Plato, the Philosopher Poised Between Oligarchy and Philosophy
Plato’s well known skepticism of democracy seems the result of his fear of what happens when you put things to a vote. That’s how Socrates died — voted into a death sentence when his case was presented to a Greek jury.

‘Plato: A Civic Life’
By Carol Atack
Reaktion Books, 240 Pages
Strictly speaking, there can be no biography of Plato — only what Carol Atack calls a “biographical tradition.” Exactly when he was born, exactly where he traveled, and to what extent his famous dialogues are fact and not fiction remain subject to debate and speculation. Much of what has been written about Plato’s life is the product of authors born many years after his death.
Without doubt, parent-less Plato met Socrates at an impressionable age. The execution of the man who taught Plato philosophy also served as a life-long example of the need to be circumspect, to avoid politics as much as possible, and to use the dialogue form so as to obviate the direct expression of opinions that might get a philosopher in trouble.
Plato’s well known skepticism of democracy seems the result of his fear of what happens when you put things to a vote. That’s how Socrates died — voted into a death sentence when his case was presented to a Greek jury evidently fed up with the philosopher’s outspoken questioning of the community’s fundamental beliefs, which supposedly led to the corruption of young minds.
The truth, Plato came to believe, was not empirically demonstrable but had its source in ideal forms beyond the mortal world. In his own time, though, Plato was attacked for the notion that we are no better off than those dwellers in the famous allegory of the cave who saw only the shadows of what was real, not reality itself.

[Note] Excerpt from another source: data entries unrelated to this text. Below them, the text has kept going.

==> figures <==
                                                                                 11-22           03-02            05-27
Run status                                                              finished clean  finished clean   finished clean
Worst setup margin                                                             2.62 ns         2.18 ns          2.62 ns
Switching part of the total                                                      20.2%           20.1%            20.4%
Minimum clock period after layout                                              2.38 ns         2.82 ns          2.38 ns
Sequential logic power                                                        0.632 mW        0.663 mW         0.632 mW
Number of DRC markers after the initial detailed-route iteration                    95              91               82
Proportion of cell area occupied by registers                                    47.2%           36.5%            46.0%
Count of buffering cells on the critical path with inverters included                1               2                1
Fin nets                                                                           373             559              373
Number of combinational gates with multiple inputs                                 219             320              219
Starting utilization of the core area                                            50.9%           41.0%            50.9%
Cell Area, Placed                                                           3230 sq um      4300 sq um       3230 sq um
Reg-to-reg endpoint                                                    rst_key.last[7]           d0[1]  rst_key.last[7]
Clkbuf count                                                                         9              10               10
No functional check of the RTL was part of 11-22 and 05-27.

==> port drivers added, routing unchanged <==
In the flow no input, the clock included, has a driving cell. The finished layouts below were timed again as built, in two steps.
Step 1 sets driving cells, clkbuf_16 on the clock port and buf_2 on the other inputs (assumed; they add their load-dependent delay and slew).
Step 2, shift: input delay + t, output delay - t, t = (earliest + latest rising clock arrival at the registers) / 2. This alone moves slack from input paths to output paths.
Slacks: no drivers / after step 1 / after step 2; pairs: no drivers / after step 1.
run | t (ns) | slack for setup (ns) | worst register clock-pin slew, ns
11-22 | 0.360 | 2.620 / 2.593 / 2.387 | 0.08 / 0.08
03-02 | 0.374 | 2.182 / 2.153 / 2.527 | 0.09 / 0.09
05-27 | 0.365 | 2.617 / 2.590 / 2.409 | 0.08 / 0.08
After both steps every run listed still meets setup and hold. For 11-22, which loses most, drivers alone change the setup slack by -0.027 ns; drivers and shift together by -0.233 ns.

Ms. Atack parses the biographical tradition, especially the so-called seventh letter, one of several epistolary communications attributed to Plato but that are probably the product of those writing in Plato’s voice, seeking to fill the gaps in the life of a canny thinker.

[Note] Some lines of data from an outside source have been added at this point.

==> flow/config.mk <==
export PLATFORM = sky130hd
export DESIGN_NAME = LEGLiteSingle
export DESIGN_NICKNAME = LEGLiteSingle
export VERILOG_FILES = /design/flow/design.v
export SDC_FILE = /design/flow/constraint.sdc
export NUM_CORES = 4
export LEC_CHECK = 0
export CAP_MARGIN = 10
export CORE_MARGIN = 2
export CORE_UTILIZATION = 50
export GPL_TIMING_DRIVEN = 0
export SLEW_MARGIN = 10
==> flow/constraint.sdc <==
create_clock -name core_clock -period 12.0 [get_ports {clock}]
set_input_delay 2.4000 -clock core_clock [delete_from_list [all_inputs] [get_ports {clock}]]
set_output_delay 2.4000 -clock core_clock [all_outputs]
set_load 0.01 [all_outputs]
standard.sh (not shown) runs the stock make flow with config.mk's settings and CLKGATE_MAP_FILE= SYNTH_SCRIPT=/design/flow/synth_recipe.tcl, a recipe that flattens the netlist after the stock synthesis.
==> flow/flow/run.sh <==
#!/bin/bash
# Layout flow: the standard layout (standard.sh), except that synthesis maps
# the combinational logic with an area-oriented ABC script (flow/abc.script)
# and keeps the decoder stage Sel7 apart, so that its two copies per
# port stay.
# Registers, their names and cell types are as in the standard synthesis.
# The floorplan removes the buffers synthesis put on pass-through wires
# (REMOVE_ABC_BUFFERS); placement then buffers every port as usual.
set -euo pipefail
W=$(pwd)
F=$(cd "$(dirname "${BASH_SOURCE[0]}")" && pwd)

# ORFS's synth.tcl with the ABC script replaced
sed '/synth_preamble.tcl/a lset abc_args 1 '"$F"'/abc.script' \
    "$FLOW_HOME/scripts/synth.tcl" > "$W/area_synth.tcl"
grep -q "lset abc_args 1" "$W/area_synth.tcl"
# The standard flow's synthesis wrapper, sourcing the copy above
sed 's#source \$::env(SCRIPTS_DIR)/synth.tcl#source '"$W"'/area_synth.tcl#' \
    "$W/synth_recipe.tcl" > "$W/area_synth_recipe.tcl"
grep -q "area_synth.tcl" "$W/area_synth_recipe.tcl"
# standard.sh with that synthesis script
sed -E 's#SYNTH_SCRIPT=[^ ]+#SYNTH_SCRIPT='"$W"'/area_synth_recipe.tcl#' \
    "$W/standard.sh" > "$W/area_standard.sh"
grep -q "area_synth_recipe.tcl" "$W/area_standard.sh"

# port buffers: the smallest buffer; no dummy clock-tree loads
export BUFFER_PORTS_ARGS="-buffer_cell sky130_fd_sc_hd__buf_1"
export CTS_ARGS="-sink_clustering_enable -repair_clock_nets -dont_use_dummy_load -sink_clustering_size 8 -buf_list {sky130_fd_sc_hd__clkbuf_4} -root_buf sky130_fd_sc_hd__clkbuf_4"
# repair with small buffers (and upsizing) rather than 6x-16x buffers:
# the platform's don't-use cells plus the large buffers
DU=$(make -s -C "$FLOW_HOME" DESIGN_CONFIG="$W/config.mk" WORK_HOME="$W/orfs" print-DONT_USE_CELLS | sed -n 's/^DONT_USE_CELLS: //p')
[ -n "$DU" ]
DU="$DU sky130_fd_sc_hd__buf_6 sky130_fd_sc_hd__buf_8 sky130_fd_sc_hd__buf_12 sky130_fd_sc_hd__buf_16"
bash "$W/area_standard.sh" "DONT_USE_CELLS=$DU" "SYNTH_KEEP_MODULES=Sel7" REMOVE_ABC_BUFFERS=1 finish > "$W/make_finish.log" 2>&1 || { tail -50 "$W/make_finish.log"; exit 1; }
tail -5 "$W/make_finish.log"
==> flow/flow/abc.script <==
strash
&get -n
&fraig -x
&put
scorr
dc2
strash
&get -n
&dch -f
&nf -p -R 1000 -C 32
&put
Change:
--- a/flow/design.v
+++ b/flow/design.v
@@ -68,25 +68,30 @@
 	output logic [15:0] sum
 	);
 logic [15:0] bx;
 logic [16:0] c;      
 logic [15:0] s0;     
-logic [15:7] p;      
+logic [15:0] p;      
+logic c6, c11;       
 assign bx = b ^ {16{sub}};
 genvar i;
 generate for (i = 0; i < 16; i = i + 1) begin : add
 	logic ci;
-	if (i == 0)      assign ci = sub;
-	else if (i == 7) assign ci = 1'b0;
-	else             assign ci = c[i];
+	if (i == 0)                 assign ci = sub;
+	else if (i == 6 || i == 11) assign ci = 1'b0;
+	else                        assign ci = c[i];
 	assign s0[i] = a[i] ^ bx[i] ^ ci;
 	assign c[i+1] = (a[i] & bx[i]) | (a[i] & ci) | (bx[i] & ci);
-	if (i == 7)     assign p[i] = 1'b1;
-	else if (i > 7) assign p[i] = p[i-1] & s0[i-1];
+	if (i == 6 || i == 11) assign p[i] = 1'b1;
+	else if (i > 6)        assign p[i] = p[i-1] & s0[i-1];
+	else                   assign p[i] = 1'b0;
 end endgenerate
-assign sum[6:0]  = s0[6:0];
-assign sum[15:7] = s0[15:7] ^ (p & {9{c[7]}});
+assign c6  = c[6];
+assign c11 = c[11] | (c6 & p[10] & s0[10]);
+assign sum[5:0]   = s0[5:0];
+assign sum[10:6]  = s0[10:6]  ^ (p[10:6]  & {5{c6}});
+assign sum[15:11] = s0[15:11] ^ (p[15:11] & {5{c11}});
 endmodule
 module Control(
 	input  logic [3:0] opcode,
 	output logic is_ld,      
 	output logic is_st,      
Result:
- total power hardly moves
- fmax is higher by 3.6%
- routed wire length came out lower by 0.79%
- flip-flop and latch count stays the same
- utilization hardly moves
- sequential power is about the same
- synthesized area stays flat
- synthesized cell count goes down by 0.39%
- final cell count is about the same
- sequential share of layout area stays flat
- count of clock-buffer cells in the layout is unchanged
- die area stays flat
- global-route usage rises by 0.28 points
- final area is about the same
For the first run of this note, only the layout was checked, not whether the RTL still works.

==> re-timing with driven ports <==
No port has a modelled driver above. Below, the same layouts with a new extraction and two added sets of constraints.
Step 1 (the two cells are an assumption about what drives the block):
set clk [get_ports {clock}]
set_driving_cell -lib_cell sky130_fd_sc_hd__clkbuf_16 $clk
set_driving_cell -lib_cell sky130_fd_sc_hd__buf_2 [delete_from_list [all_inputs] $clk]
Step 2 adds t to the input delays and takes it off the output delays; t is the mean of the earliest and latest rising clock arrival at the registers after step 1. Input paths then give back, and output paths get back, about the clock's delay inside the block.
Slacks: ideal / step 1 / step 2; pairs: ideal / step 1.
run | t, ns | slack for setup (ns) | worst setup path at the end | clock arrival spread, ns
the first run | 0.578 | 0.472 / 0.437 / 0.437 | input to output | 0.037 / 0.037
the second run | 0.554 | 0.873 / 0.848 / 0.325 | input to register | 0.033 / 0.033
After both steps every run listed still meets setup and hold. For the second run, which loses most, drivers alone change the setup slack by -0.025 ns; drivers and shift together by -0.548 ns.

Ms. Atack cannot let the seventh letter alone because it contains a “great deal of personal information, explaining Plato’s motives for choosing certain courses of actions, such as his apparent withdrawal from political life in the wake of Socrates’ death.”

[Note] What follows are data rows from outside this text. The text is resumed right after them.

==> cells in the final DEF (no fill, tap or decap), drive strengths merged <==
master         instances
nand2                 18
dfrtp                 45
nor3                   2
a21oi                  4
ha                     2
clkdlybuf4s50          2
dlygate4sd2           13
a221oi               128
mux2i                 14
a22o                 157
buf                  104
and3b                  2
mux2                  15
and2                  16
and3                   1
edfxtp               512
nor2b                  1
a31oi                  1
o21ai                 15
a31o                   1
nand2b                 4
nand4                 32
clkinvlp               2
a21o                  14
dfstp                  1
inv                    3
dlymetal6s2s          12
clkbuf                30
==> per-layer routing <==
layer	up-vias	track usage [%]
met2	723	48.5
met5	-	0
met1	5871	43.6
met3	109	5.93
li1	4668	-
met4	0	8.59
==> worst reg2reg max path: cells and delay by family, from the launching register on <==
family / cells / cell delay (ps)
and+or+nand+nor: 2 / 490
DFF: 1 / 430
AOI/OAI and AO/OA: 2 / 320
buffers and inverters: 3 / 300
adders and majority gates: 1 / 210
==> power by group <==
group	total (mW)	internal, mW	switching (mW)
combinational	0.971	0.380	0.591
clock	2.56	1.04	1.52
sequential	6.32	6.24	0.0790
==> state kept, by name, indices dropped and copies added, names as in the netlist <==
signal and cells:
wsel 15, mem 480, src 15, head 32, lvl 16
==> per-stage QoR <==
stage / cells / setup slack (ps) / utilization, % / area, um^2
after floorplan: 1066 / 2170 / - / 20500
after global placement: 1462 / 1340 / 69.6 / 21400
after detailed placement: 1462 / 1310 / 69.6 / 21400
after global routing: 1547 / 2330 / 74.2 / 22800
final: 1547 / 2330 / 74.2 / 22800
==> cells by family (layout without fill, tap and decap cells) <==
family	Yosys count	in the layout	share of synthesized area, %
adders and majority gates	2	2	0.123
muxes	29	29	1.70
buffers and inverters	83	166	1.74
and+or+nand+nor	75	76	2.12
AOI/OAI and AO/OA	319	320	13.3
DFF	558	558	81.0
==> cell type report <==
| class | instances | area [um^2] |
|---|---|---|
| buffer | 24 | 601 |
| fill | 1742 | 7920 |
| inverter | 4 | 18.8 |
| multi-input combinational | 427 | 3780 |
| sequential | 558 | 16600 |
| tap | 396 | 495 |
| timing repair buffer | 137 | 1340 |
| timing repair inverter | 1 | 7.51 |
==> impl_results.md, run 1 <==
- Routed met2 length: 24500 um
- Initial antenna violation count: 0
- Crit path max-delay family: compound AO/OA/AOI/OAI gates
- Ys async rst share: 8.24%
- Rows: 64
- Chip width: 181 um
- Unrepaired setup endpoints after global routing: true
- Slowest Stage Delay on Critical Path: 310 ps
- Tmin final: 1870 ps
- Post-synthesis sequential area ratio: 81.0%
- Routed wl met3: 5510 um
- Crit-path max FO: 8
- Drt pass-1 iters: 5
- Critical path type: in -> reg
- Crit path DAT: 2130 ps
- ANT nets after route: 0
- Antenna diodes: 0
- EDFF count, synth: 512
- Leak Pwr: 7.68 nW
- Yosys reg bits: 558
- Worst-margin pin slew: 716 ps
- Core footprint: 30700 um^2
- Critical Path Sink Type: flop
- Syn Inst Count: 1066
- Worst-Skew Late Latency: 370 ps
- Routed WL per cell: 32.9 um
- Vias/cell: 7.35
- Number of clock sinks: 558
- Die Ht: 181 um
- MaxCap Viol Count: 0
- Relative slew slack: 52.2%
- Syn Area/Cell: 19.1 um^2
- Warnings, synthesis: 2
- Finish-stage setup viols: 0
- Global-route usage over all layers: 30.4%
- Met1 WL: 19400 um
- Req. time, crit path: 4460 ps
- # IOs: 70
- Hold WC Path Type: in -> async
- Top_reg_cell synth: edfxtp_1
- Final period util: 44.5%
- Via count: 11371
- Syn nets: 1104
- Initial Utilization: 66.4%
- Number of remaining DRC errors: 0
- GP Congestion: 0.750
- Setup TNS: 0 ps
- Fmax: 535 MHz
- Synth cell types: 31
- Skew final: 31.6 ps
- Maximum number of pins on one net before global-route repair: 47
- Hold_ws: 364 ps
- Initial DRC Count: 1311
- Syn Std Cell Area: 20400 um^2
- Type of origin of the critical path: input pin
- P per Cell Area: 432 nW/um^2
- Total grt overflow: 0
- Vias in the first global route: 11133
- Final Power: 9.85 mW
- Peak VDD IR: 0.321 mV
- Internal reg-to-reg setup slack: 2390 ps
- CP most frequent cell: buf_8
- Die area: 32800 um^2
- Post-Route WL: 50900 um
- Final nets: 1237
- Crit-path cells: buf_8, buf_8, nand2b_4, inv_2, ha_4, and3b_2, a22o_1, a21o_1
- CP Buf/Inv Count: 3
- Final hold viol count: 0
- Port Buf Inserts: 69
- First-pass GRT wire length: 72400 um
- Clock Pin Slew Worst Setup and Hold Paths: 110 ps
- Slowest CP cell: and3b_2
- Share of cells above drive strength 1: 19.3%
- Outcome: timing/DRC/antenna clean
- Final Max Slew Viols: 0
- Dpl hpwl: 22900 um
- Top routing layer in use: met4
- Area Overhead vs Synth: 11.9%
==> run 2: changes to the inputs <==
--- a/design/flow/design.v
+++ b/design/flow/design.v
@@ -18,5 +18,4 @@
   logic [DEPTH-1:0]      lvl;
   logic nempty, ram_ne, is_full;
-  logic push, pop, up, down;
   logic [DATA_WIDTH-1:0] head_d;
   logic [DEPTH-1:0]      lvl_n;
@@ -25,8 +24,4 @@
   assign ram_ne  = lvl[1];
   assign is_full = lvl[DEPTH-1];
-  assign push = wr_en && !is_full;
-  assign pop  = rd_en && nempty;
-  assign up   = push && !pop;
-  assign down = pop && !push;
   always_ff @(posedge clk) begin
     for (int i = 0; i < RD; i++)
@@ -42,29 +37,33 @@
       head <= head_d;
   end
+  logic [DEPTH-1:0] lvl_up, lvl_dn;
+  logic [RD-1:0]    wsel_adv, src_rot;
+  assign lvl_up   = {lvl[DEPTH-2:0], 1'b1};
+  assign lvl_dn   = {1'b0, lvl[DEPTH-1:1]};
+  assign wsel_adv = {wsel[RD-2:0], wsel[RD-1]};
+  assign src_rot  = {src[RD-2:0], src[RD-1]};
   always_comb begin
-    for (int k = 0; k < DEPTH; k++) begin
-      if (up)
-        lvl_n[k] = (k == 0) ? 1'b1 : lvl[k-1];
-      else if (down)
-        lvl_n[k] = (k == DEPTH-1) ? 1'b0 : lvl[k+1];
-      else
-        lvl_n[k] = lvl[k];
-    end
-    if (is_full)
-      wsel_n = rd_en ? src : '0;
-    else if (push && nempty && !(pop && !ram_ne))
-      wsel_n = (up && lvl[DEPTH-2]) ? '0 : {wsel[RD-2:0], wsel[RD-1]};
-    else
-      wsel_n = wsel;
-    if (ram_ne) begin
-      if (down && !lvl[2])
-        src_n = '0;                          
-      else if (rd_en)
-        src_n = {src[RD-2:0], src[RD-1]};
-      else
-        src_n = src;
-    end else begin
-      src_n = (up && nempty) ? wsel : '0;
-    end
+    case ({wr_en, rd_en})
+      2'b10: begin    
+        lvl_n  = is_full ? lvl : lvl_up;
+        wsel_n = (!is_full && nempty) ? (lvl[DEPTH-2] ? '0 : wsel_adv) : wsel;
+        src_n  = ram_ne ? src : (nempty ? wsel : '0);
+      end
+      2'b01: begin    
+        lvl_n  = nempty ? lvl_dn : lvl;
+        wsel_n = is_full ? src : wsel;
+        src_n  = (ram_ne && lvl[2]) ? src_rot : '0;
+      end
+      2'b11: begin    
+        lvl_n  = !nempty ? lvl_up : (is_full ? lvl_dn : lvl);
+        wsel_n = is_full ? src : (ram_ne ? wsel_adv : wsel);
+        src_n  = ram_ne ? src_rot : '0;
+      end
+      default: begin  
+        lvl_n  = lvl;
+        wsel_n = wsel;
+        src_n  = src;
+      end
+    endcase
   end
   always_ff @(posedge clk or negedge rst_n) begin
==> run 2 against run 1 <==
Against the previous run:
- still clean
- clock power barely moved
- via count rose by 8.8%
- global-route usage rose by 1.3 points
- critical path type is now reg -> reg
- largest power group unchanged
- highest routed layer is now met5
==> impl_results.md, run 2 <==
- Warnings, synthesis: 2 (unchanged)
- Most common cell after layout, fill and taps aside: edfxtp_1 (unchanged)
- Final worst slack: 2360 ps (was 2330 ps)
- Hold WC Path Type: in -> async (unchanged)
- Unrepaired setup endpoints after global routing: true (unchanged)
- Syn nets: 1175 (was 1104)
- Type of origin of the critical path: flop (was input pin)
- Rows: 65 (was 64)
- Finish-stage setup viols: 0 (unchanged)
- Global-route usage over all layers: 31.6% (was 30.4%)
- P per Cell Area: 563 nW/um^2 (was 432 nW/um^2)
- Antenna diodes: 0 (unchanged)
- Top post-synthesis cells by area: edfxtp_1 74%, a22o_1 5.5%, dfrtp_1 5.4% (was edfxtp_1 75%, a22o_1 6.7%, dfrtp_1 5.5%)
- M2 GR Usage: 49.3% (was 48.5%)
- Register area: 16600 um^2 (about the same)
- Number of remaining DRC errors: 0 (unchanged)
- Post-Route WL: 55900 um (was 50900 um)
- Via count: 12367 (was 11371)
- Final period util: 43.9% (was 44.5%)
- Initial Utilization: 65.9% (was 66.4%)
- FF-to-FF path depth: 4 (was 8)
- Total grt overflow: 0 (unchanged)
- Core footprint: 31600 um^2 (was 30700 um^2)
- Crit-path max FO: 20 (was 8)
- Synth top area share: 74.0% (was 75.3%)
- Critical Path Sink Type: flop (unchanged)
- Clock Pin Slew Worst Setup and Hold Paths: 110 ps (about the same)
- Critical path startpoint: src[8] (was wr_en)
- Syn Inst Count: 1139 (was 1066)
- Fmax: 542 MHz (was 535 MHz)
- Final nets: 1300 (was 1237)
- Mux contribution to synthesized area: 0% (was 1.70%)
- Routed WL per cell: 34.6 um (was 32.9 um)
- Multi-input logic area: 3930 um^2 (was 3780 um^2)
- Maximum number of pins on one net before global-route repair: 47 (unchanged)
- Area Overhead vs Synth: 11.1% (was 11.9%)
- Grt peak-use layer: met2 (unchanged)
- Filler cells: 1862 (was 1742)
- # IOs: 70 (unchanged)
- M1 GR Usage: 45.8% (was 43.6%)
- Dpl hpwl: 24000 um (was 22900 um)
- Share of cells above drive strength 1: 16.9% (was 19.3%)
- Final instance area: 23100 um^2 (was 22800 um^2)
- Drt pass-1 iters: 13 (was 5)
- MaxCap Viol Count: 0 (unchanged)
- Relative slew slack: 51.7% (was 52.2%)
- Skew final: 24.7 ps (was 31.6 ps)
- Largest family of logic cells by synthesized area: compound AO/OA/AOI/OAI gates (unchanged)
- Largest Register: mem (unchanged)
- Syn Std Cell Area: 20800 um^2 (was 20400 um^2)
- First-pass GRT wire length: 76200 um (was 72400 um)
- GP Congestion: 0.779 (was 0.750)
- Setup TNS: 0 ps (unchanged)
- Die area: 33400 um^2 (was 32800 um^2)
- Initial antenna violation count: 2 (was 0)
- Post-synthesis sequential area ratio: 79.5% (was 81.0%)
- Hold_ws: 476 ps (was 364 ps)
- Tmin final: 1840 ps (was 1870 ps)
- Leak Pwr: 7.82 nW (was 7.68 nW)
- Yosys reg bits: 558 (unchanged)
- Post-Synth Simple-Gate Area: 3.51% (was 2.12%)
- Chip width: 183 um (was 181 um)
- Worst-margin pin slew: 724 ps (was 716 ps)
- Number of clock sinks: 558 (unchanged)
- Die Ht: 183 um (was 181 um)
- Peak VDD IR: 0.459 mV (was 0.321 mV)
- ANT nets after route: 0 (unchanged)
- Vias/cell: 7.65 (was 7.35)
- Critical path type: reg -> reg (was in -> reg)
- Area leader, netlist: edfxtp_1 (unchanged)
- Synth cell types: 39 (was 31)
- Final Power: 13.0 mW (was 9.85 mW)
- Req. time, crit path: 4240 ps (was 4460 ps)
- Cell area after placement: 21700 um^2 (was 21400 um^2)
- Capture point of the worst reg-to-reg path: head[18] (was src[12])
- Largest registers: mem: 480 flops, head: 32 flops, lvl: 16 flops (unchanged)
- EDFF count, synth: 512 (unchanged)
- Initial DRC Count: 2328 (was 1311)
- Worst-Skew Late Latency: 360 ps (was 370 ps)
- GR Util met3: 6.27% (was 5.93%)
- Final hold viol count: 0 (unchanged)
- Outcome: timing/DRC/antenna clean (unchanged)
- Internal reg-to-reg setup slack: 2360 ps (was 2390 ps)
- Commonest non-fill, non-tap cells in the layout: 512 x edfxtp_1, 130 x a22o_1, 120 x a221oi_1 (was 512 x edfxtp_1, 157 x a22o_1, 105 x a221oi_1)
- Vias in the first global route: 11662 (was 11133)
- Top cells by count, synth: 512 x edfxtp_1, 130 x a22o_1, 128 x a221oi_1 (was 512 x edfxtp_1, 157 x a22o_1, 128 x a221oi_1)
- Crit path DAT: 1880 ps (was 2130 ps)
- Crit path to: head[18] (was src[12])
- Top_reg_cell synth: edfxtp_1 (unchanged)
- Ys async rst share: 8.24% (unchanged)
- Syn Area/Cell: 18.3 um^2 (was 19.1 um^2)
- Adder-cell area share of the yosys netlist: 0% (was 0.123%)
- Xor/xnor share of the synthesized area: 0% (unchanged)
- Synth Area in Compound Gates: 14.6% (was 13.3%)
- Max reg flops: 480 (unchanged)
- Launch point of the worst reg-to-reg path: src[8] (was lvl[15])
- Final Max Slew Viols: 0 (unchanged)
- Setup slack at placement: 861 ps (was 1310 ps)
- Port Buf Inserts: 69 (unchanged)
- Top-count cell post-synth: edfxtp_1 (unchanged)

The author explores the origins of Plato’s skepticism about democracy, noting that along with his brothers he was closely connected to the new regime of oligarchs, known as the “board of Thirty.” Members of his extended family were involved in “key executive roles and with clear responsibility for the regime’s brutal actions.”
Plato might well have pursued a political career, Ms. Atack suggests, if the regime had not turned against Socrates. Even when democracy was restored, the results led to the people taking “revenge for the wrongs they had suffered under the oligarchy.”
At Socrates’s trial, Plato was nowhere to be found, even though he wrote up what happened and portrayed Socrates as unwilling to escape into exile, and affirming his respect for the rule of law even when it was applied unjustly against him.
One of Plato’s main failures, as Aristotle saw it, was his attempt in the “Republic” to create an ideal state that had no convincing examples in the governments of Greece or anywhere else for that matter. So put out was Plato with the constant changes in the political history of the Greeks that he favored Egypt, “unchanging over centuries in obedience to divine commandments.”
The philosopher evidently traveled in order to observe the link between mystery cults and his conception of an eternal world of forms, the repository of ultimate truth that became the foundational teaching of the academy he established at Athens. Apparently, he decided that if he could not rule, he could emulate Socrates as a persuader, perfecting the complexity and sophistication of his dialogues.
In the later stages of Plato’s life, Ms. Atack shows, he went further and further back to the mythical foundations of the state, as if to perpetuate his ideas as devolving from the very origins of Greek life.
In a final chapter, Ms. Atack arrays Plato among and against the philosophers who survived him. If Plato, in the end, was too revered to become the object of direct attacks, that was not so for his academy, which after his death became involved in the disputes of rival philosophers.
Whatever vulnerabilities are found in Plato’s thought, his biographer observes that there remains an engaging vitality in the dialogues that make it seem, as one commentator put it, he could “walk into and join any seminar discussion today.”
Mr. Rollyson’s work in progress is “Sappho’s Fire: Kindling the Modern World.”